What follows belongs to an exercise in optimizing a design on an open flow for small area and a short achievable clock period; a production flow would make more cautious choices. RTL that was checked went through simulation tests only; none was proved equivalent to the original. Power and IR drop assume default switching activity.

==> inputs of willow <==
## fmul36
module fmul36 (
    input  wire        clk,
    input  wire        rst,
    input  wire        in_valid,
    input  wire [35:0] a,
    input  wire [35:0] b,
    input  wire [2:0]  rm,
    input  wire        ftz,
    output reg         out_valid,
    output reg  [35:0] result,
    output reg         iv,
    output reg         of,
    output reg         uf,
    output reg         nx
);
Settings: LEC_CHECK=0, CAP_MARGIN=20, CORE_MARGIN=2, CORE_UTILIZATION=40, CTS_CLUSTER_DIAMETER=100, CTS_CLUSTER_SIZE=24, SLEW_MARGIN=60, SYNTH_HIERARCHICAL=1, SYNTH_MINIMUM_KEEP_SIZE=0; clock period 16.5 ns.
standard.sh (not shown) runs the stock make flow with config.mk's settings and CLKGATE_MAP_FILE= SYNTH_SCRIPT=/design/flow/synth_recipe.tcl, a recipe that flattens the netlist after the stock synthesis.
==> flow/flow/run.sh <==
#!/bin/bash
# The standard layout (bash standard.sh: the standard synthesis and ORFS
# from floorplan to finish), with every port buffered by buf_2 instead of
# the buffer buffer_ports picks by default.
set -euo pipefail
export BUFFER_PORTS_ARGS="-buffer_cell sky130_fd_sc_hd__buf_2"
bash standard.sh > standard.log 2>&1
==> violet: changes against willow <==
--- a/flow/design.v
+++ b/flow/design.v
@@ -42,17 +42,16 @@
     output reg         nx
 );
     reg        v1;
     reg [35:0] a1;           
     reg [9:0]  b1;           
     reg        az1, bz1;     
     reg        ah1;          
-    reg        bq1;          
-    reg [3:0]  bgz1;
-    reg [9:0]  bgh1, bgl1;
+    reg        bnz1, bq1;    
+    reg [4:0]  bms1, btr1;   
     reg [2:0]  rm1;
     reg        ftz1;
     reg [13:0] bone1, btwo1;     
     reg [12:0] bneg1;
     function automatic [4:0] pos32(input [31:0] x, input hi);
         reg [15:0] v1; reg [15:0] p1;
         reg [7:0]  v2; reg [15:0] p2;
@@ -92,41 +91,30 @@
         for (bk = 0; bk < 14; bk = bk + 1) begin
             bone_i[bk] = bxi[2 * bk + 1] ^ bxi[2 * bk];
             btwo_i[bk] = (bxi[2 * bk + 2] & !bxi[2 * bk + 1] & !bxi[2 * bk]) |
                          (!bxi[2 * bk + 2] & bxi[2 * bk + 1] & bxi[2 * bk]);
             bneg_i[bk] = bxi[2 * bk + 2] & !(bxi[2 * bk + 1] & bxi[2 * bk]);
         end
     end
-    function automatic [2:0] hi8(input [7:0] x);
-        integer k;
-        begin
-            hi8 = 3'd0;
-            for (k = 0; k < 8; k = k + 1)
-                if (x[k]) hi8 = k[2:0];
-        end
-    endfunction
-    function automatic [2:0] lo8(input [7:0] x);
-        integer k;
-        begin
-            lo8 = 3'd0;
-            for (k = 7; k >= 0; k = k - 1)
-                if (x[k]) lo8 = k[2:0];
-        end
-    endfunction
+    reg [25:0] brev;
+    integer br;
+    always @(*)
+        for (br = 0; br < 26; br = br + 1)
+            brev[br] = b[25 - br];
     always @(posedge clk) begin
         if (rst)
             v1 <= 1'b0;
         else
             v1 <= in_valid;
         a1   <= {a[35:27], a[26] | (a[34:26] == 9'd0), ~a[25:0]};
         b1   <= {b[35:27], b[26] | (b[34:26] == 9'd0)};
-        bgz1 <= {b[25:24] != 2'd0, b[23:16] != 8'd0, b[15:8] != 8'd0, b[7:0] != 8'd0};
-        bgh1 <= {b[25], hi8(b[23:16]), hi8(b[15:8]), hi8(b[7:0])};
-        bgl1 <= {!b[24], lo8(b[23:16]), lo8(b[15:8]), lo8(b[7:0])};
+        bnz1 <= (b[25:0] != 26'd0);
         bq1  <= b[25];
+        bms1 <= pos32({6'd0, b[25:0]}, 1'b1);
+        btr1 <= pos32({6'd0, brev}, 1'b1);
         az1  <= (a[34:26] == 9'd0);
         ah1  <= (a[34:26] != 9'd0);
         bz1  <= (b[34:26] == 9'd0);
         rm1  <= rm;
         ftz1 <= ftz;
         bone1 <= bone_i;
         btwo1 <= btwo_i;
@@ -139,15 +127,15 @@
     wire [25:0] fan = a1[25:0];
     wire [25:0] fa = ~fan;
     wire a_sub  = az1;
     wire b_sub  = bz1;
     wire a_max  = (ea == 9'h1FF);
     wire b_max  = (eb == 9'h1FF);
     wire a_fnz  = (fa != 26'd0);
-    wire b_fnz  = |bgz1;
+    wire b_fnz  = bnz1;
     wire a_nan  = a_max & a_fnz;
     wire b_nan  = b_max & b_fnz;
     wire a_inf  = a_max & !a_fnz;
     wire b_inf  = b_max & !b_fnz;
     wire a_zero = a_sub & (!a_fnz | ftz1);
     wire b_zero = b_sub & (!b_fnz | ftz1);
     wire inv0   = (a_inf & b_zero) | (b_inf & a_zero);
@@ -168,29 +156,31 @@
             3'd3:    begin rc = {1'b0, s};        ovf_inf = s;    end
             3'd4:    begin rc = 2'd3;             ovf_inf = 1'b1; end
             default: begin rc = 2'd3;             ovf_inf = 1'b0; end
         endcase
     end
     wire [26:0] ma = {!a_sub, fa};
     wire [4:0] msa = pos32({5'd0, ma}, 1'b1);
-    wire [4:0] bms = bgz1[3] ? {4'd12, bgh1[9]} : bgz1[2] ? {2'd2, bgh1[8:6]} :
-                     bgz1[1] ? {2'd1, bgh1[5:3]} : {2'd0, bgh1[2:0]};
-    wire [4:0] btz = bgz1[0] ? {2'd0, bgl1[2:0]} : bgz1[1] ? {2'd1, bgl1[5:3]} :
-                     bgz1[2] ? {2'd2, bgl1[8:6]} : {4'd12, bgl1[9]};
-    wire [4:0] msb = b_sub ? bms : 5'd26;
+    wire [4:0] msb = b_sub ? bms1 : 5'd26;
     wire [4:0] tza = pos32({5'd0, ma}, 1'b0);
-    wire [4:0] tzb = b_fnz ? btz : 5'd26;
+    wire [4:0] tzb = b_fnz ? 5'd25 - btr1 : 5'd26;
     wire [9:0] xa = {1'b0, ea};
     wire [9:0] xb = {1'b0, eb};
     wire [9:0] xs = xa + xb;
     wire [5:0] tzs = {1'b0, tza} + {1'b0, tzb};
     wire [4:0]  k0   = a_sub ? msa : msb;
-    wire [5:0]  ktc  = (xs >= 10'd282) ? 6'd0 : (xs <= 10'd219) ? 6'd63 : 6'd26 - xs[5:0];
-    wire        dneg = (ktc > {1'b0, k0});
-    wire [5:0]  ks   = dneg ? ktc : {1'b0, k0};
+    wire [8:0]  eo   = a_sub ? eb : ea;
+    wire [4:0]  th   = 5'd25 - eo[4:0];
+    wire        eo_mid = eo[8] & (eo[7:0] <= 8'd25);
+    wire        dneg_n = !xs[9] & !xs[8];
+    wire        dneg_s = !eo[8] | (eo_mid & (k0 < th));
+    wire        dneg = (a_sub & b_sub) | ((a_sub ^ b_sub) ? dneg_s : dneg_n);
+    wire        kbig = (xs < 10'd219);
+    wire [5:0]  ktl  = 6'd26 - xs[5:0];
+    wire [5:0]  ks   = !dneg ? {1'b0, k0} : (kbig ? 6'd63 : ktl);
     wire [27:0]  ae0 = {1'b0, ah1, fa};
     wire [27:0]  ae1 = {ah1, fa, 1'b0};
     wire [391:0] bp;
     wire [13:0]  bneg, bnn;
     genvar gi, gj;
     generate
         for (gi = 0; gi < 14; gi = gi + 1) begin : g_bk
==> garnet: changes against willow <==
--- a/flow/design.v
+++ b/flow/design.v
@@ -42,17 +42,14 @@
     output reg         nx
 );
     reg        v1;
     reg [35:0] a1;           
     reg [9:0]  b1;           
     reg        az1, bz1;     
     reg        ah1;          
-    reg        bq1;          
-    reg [3:0]  bgz1;
-    reg [9:0]  bgh1, bgl1;
     reg [2:0]  rm1;
     reg        ftz1;
     reg [13:0] bone1, btwo1;     
     reg [12:0] bneg1;
     function automatic [4:0] pos32(input [31:0] x, input hi);
         reg [15:0] v1; reg [15:0] p1;
         reg [7:0]  v2; reg [15:0] p2;
@@ -89,44 +86,24 @@
     reg  [13:0] bone_i, btwo_i, bneg_i;
     integer bk;
     always @(*) begin
         for (bk = 0; bk < 14; bk = bk + 1) begin
             bone_i[bk] = bxi[2 * bk + 1] ^ bxi[2 * bk];
             btwo_i[bk] = (bxi[2 * bk + 2] & !bxi[2 * bk + 1] & !bxi[2 * bk]) |
                          (!bxi[2 * bk + 2] & bxi[2 * bk + 1] & bxi[2 * bk]);
-            bneg_i[bk] = bxi[2 * bk + 2] & !(bxi[2 * bk + 1] & bxi[2 * bk]);
+            bneg_i[bk] = bxi[2 * bk + 2];
         end
     end
-    function automatic [2:0] hi8(input [7:0] x);
-        integer k;
-        begin
-            hi8 = 3'd0;
-            for (k = 0; k < 8; k = k + 1)
-                if (x[k]) hi8 = k[2:0];
-        end
-    endfunction
-    function automatic [2:0] lo8(input [7:0] x);
-        integer k;
-        begin
-            lo8 = 3'd0;
-            for (k = 7; k >= 0; k = k - 1)
-                if (x[k]) lo8 = k[2:0];
-        end
-    endfunction
     always @(posedge clk) begin
         if (rst)
             v1 <= 1'b0;
         else
             v1 <= in_valid;
         a1   <= {a[35:27], a[26] | (a[34:26] == 9'd0), ~a[25:0]};
         b1   <= {b[35:27], b[26] | (b[34:26] == 9'd0)};
-        bgz1 <= {b[25:24] != 2'd0, b[23:16] != 8'd0, b[15:8] != 8'd0, b[7:0] != 8'd0};
-        bgh1 <= {b[25], hi8(b[23:16]), hi8(b[15:8]), hi8(b[7:0])};
-        bgl1 <= {!b[24], lo8(b[23:16]), lo8(b[15:8]), lo8(b[7:0])};
-        bq1  <= b[25];
         az1  <= (a[34:26] == 9'd0);
         ah1  <= (a[34:26] != 9'd0);
         bz1  <= (b[34:26] == 9'd0);
         rm1  <= rm;
         ftz1 <= ftz;
         bone1 <= bone_i;
         btwo1 <= btwo_i;
@@ -139,27 +116,39 @@
     wire [25:0] fan = a1[25:0];
     wire [25:0] fa = ~fan;
     wire a_sub  = az1;
     wire b_sub  = bz1;
     wire a_max  = (ea == 9'h1FF);
     wire b_max  = (eb == 9'h1FF);
     wire a_fnz  = (fa != 26'd0);
-    wire b_fnz  = |bgz1;
+    wire [25:0] fb;
+    genvar gf;
+    generate
+        for (gf = 0; gf < 13; gf = gf + 1) begin : g_fb
+            assign fb[2 * gf + 1] = bneg1[gf];
+            if (gf == 0) begin : g_f0
+                assign fb[0] = bone1[0];
+            end else begin : g_fk
+                assign fb[2 * gf] = bone1[gf] ^ bneg1[gf - 1];
+            end
+        end
+    endgenerate
+    wire b_fnz  = (fb != 26'd0);
     wire a_nan  = a_max & a_fnz;
     wire b_nan  = b_max & b_fnz;
     wire a_inf  = a_max & !a_fnz;
     wire b_inf  = b_max & !b_fnz;
     wire a_zero = a_sub & (!a_fnz | ftz1);
     wire b_zero = b_sub & (!b_fnz | ftz1);
     wire inv0   = (a_inf & b_zero) | (b_inf & a_zero);
     wire s      = sa ^ sb;
     wire sp     = a_nan | b_nan | a_inf | b_inf | a_zero | b_zero;
     wire sp_nan = a_nan | b_nan | inv0;
     wire sp_inf = a_inf | b_inf;
-    wire sp_iv  = (a_nan & !fa[25]) | (b_nan & !bq1) | inv0;
+    wire sp_iv  = (a_nan & !fa[25]) | (b_nan & !fb[25]) | inv0;
     wire [1:0] spc = {sp_nan, sp_nan ? sp_iv : sp_inf};
     wire       sr  = s & !sp_nan;
     reg [1:0] rc;
     reg       ovf_inf;
     always @(*) begin
         case (rm1)
             3'd0:    begin rc = 2'd2;             ovf_inf = 1'b1; end
@@ -168,28 +157,105 @@
             3'd3:    begin rc = {1'b0, s};        ovf_inf = s;    end
             3'd4:    begin rc = 2'd3;             ovf_inf = 1'b1; end
             default: begin rc = 2'd3;             ovf_inf = 1'b0; end
         endcase
     end
     wire [26:0] ma = {!a_sub, fa};
     wire [4:0] msa = pos32({5'd0, ma}, 1'b1);
-    wire [4:0] bms = bgz1[3] ? {4'd12, bgh1[9]} : bgz1[2] ? {2'd2, bgh1[8:6]} :
-                     bgz1[1] ? {2'd1, bgh1[5:3]} : {2'd0, bgh1[2:0]};
-    wire [4:0] btz = bgz1[0] ? {2'd0, bgl1[2:0]} : bgz1[1] ? {2'd1, bgl1[5:3]} :
-                     bgz1[2] ? {2'd2, bgl1[8:6]} : {4'd12, bgl1[9]};
+    wire [4:0] bms = pos32({6'd0, fb}, 1'b1);
+    wire [4:0] btz = pos32({6'd0, fb}, 1'b0);
     wire [4:0] msb = b_sub ? bms : 5'd26;
     wire [4:0] tza = pos32({5'd0, ma}, 1'b0);
     wire [4:0] tzb = b_fnz ? btz : 5'd26;
     wire [9:0] xa = {1'b0, ea};
     wire [9:0] xb = {1'b0, eb};
-    wire [9:0] xs = xa + xb;
-    wire [5:0] tzs = {1'b0, tza} + {1'b0, tzb};
+    wire [9:0] xs;
+    wire [9:0] xg = xa & xb;
+    wire [9:0] xp = xa ^ xb;
+    wire [5:0] xsn = ~xs[5:0];
+    wire [5:0] ktl;
+    wire       dneg;
     wire [4:0]  k0   = a_sub ? msa : msb;
-    wire [5:0]  ktc  = (xs >= 10'd282) ? 6'd0 : (xs <= 10'd219) ? 6'd63 : 6'd26 - xs[5:0];
-    wire        dneg = (ktc > {1'b0, k0});
+    wire [5:0]  ktc  = (xs >= 10'd282) ? 6'd0 : (xs <= 10'd219) ? 6'd63 : ktl;
+    wire [5:0]  k0e  = {1'b0, k0};
+    wire xsa_g0 = xg[1] | (xp[1] & xg[0]);
+    wire xsa_p0 = xp[1] & xp[0];
+    wire xsa_g1 = xg[3] | (xp[3] & xg[2]);
+    wire xsa_p1 = xp[3] & xp[2];
+    wire xsa_g2 = xg[5] | (xp[5] & xg[4]);
+    wire xsa_p2 = xp[5] & xp[4];
+    wire xsa_g3 = xg[7] | (xp[7] & xg[6]);
+    wire xsa_p3 = xp[7] & xp[6];
+    wire xsa_g4 = xg[9] | (xp[9] & xg[8]);
+    wire xsa_p4 = xp[9] & xp[8];
+    wire xsa_g5 = xg[2] | (xp[2] & xsa_g0);
+    wire xsa_p5 = xp[2] & xsa_p0;
+    wire xsa_g6 = xsa_g1 | (xsa_p1 & xsa_g0);
+    wire xsa_p6 = xsa_p1 & xsa_p0;
+    wire xsa_g7 = xg[6] | (xp[6] & xsa_g2);
+    wire xsa_p7 = xp[6] & xsa_p2;
+    wire xsa_g8 = xsa_g3 | (xsa_p3 & xsa_g2);
+    wire xsa_p8 = xsa_p3 & xsa_p2;
+    wire xsa_g9 = xg[4] | (xp[4] & xsa_g6);
+    wire xsa_p9 = xp[4] & xsa_p6;
+    wire xsa_g10 = xsa_g2 | (xsa_p2 & xsa_g6);
+    wire xsa_p10 = xsa_p2 & xsa_p6;
+    wire xsa_g11 = xsa_g7 | (xsa_p7 & xsa_g6);
+    wire xsa_p11 = xsa_p7 & xsa_p6;
+    wire xsa_g12 = xsa_g8 | (xsa_p8 & xsa_g6);
+    wire xsa_p12 = xsa_p8 & xsa_p6;
+    wire xsa_g13 = xg[8] | (xp[8] & xsa_g12);
+    wire xsa_p13 = xp[8] & xsa_p12;
+    wire xsa_g14 = xsa_g4 | (xsa_p4 & xsa_g12);
+    wire xsa_p14 = xsa_p4 & xsa_p12;
+    assign xs[0] = xp[0];
+    assign xs[1] = xp[1] ^ xg[0];
+    assign xs[2] = xp[2] ^ xsa_g0;
+    assign xs[3] = xp[3] ^ xsa_g5;
+    assign xs[4] = xp[4] ^ xsa_g6;
+    assign xs[5] = xp[5] ^ xsa_g9;
+    assign xs[6] = xp[6] ^ xsa_g10;
+    assign xs[7] = xp[7] ^ xsa_g11;
+    assign xs[8] = xp[8] ^ xsa_g12;
+    assign xs[9] = xp[9] ^ xsa_g13;
+    wire kta_g0 = xsn[1] | (xs[1] & xsn[0]);
+    wire kta_p0 = xs[1] & xs[0];
+    wire kta_g1 = xsn[3] | (xs[3] & 1'b0);
+    wire kta_p1 = xs[3] & xsn[2];
+    wire kta_g2 = 1'b0 | (xsn[5] & xsn[4]);
+    wire kta_p2 = xsn[5] & xs[4];
+    wire kta_g3 = 1'b0 | (xsn[2] & kta_g0);
+    wire kta_p3 = xsn[2] & kta_p0;
+    wire kta_g4 = kta_g1 | (kta_p1 & kta_g0);
+    wire kta_p4 = kta_p1 & kta_p0;
+    wire kta_g5 = xsn[4] | (xs[4] & kta_g4);
+    wire kta_p5 = xs[4] & kta_p4;
+    wire kta_g6 = kta_g2 | (kta_p2 & kta_g4);
+    wire kta_p6 = kta_p2 & kta_p4;
+    assign ktl[0] = xs[0];
+    assign ktl[1] = xs[1] ^ xsn[0];
+    assign ktl[2] = xsn[2] ^ kta_g0;
+    assign ktl[3] = xs[3] ^ kta_g3;
+    assign ktl[4] = xs[4] ^ kta_g4;
+    assign ktl[5] = xsn[5] ^ kta_g5;
+    wire kgt_g0 = (ktc[1] & !k0e[1]) | ((ktc[1] ^ !k0e[1]) & (ktc[0] & !k0e[0]));
+    wire kgt_p0 = (ktc[1] ^ !k0e[1]) & (ktc[0] ^ !k0e[0]);
+    wire kgt_g1 = (ktc[3] & !k0e[3]) | ((ktc[3] ^ !k0e[3]) & (ktc[2] & !k0e[2]));
+    wire kgt_p1 = (ktc[3] ^ !k0e[3]) & (ktc[2] ^ !k0e[2]);
+    wire kgt_g2 = (ktc[5] & !k0e[5]) | ((ktc[5] ^ !k0e[5]) & (ktc[4] & !k0e[4]));
+    wire kgt_p2 = (ktc[5] ^ !k0e[5]) & (ktc[4] ^ !k0e[4]);
+    wire kgt_g3 = (ktc[2] & !k0e[2]) | ((ktc[2] ^ !k0e[2]) & kgt_g0);
+    wire kgt_p3 = (ktc[2] ^ !k0e[2]) & kgt_p0;
+    wire kgt_g4 = kgt_g1 | (kgt_p1 & kgt_g0);
+    wire kgt_p4 = kgt_p1 & kgt_p0;
+    wire kgt_g5 = (ktc[4] & !k0e[4]) | ((ktc[4] ^ !k0e[4]) & kgt_g4);
+    wire kgt_p5 = (ktc[4] ^ !k0e[4]) & kgt_p4;
+    wire kgt_g6 = kgt_g2 | (kgt_p2 & kgt_g4);
+    wire kgt_p6 = kgt_p2 & kgt_p4;
+    assign dneg = kgt_g6;
     wire [5:0]  ks   = dneg ? ktc : {1'b0, k0};
     wire [27:0]  ae0 = {1'b0, ah1, fa};
     wire [27:0]  ae1 = {ah1, fa, 1'b0};
     wire [391:0] bp;
     wire [13:0]  bneg, bnn;
     genvar gi, gj;
     generate
@@ -581,15 +647,15 @@
     reg          v2;
     reg [54-1:0] csa_r;
     reg [53-1:0] csb_r;
     reg [9:0]    xs2;
     reg [4:0]    k0_2;
     reg          dneg2;
     reg [5:0]    ks2;
-    reg [5:0]    tzs2;
+    reg [4:0]    tza2, tzb2;
     reg          s2, ovf_inf2, ftz2;
     reg [1:0]    rc2;
     reg          sp2;
     reg [1:0]    spc2;
     always @(posedge clk) begin
         if (rst)
             v2 <= 1'b0;
@@ -702,15 +768,16 @@
         csb_r[50] <= fs323;
         csb_r[51] <= fs324;
         csb_r[52] <= hs38;
         xs2      <= xs;
         k0_2     <= k0;
         dneg2    <= dneg;
         ks2      <= ks;
-        tzs2     <= tzs;
+        tza2     <= tza;
+        tzb2     <= tzb;
         s2       <= sr;
         rc2      <= rc;
         ovf_inf2 <= ovf_inf;
         ftz2     <= ftz1;
         sp2      <= sp;
         spc2     <= spc;
     end
@@ -1174,15 +1241,15 @@
     assign prod[51] = cp[51] ^ ca_g143;
     assign prod[52] = cp[52] ^ ca_g144;
     assign prod[53] = cp[53] ^ ca_g145;
     wire [11:0] d2   = {2'b00, xs2} + {7'd0, k0_2} - 12'd282;
     wire [9:0]  e1b  = dneg2 ? 10'd0 : d2[9:0];
     wire        dn1  = (d2 == 12'hFFF);
     wire        dn2  = (d2 == 12'hFFE);
-    wire        st2  = ({1'b0, tzs2} + 7'd2 < {1'b0, ks2});
+    wire        st2  = ({2'b00, tza2} + {2'b00, tzb2} + 7'd2 < {1'b0, ks2});
     wire [55:0] q    = {prod, 2'b00};
     wire [55:0] qs   = q >> {ks2[5:3], 3'b000};
     reg          v3;
     reg [36:0]   w3;
     reg [2:0]    ks3;
     reg [9:0]    e1b3;
     reg          dneg3, dn1_3, dn2_3, st2_3;
==> juniper: changes against willow <==
--- a/flow/design.v
+++ b/flow/design.v
@@ -180,17 +180,23 @@
     wire [4:0] tza = pos32({5'd0, ma}, 1'b0);
     wire [4:0] tzb = b_fnz ? btz : 5'd26;
     wire [9:0] xa = {1'b0, ea};
     wire [9:0] xb = {1'b0, eb};
     wire [9:0] xs = xa + xb;
     wire [5:0] tzs = {1'b0, tza} + {1'b0, tzb};
     wire [4:0]  k0   = a_sub ? msa : msb;
-    wire [5:0]  ktc  = (xs >= 10'd282) ? 6'd0 : (xs <= 10'd219) ? 6'd63 : 6'd26 - xs[5:0];
-    wire        dneg = (ktc > {1'b0, k0});
-    wire [5:0]  ks   = dneg ? ktc : {1'b0, k0};
+    wire [8:0]  eo   = a_sub ? eb : ea;
+    wire [4:0]  th   = 5'd25 - eo[4:0];
+    wire        eo_mid = eo[8] & (eo[7:0] <= 8'd25);
+    wire        dneg_n = !xs[9] & !xs[8];
+    wire        dneg_s = !eo[8] | (eo_mid & (k0 < th));
+    wire        dneg = (a_sub & b_sub) | ((a_sub ^ b_sub) ? dneg_s : dneg_n);
+    wire        kbig = (xs < 10'd219);
+    wire [5:0]  ktl  = 6'd26 - xs[5:0];
+    wire [5:0]  ks   = !dneg ? {1'b0, k0} : (kbig ? 6'd63 : ktl);
     wire [27:0]  ae0 = {1'b0, ah1, fa};
     wire [27:0]  ae1 = {ah1, fa, 1'b0};
     wire [391:0] bp;
     wire [13:0]  bneg, bnn;
     genvar gi, gj;
     generate
         for (gi = 0; gi < 14; gi = gi + 1) begin : g_bk
==> notes.md <==
Wire length, lowest first: juniper, violet, willow, garnet. In violet the register-to-register slack is higher than in willow, by 0.18 ns. Setup slack: willow is better than garnet (0.25 ns). Between violet and willow, the lower first-iteration DRC count is in willow (gap about 14%, measured against willow). Synthesized area, highest first: willow, juniper, violet, garnet. Against juniper, the sequential power of garnet is smaller by about 3%. violet produced a clean layout. garnet produced a clean layout. willow ran to the end with no violations. juniper finished clean. Between violet and garnet, the lower global-route usage is in violet (gap 0.17 points).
■ ■ ■
#### [The problem]
Only a number belongs in the answer: state how many lines of the entries above hold "output".

#### [Answer to this task]
8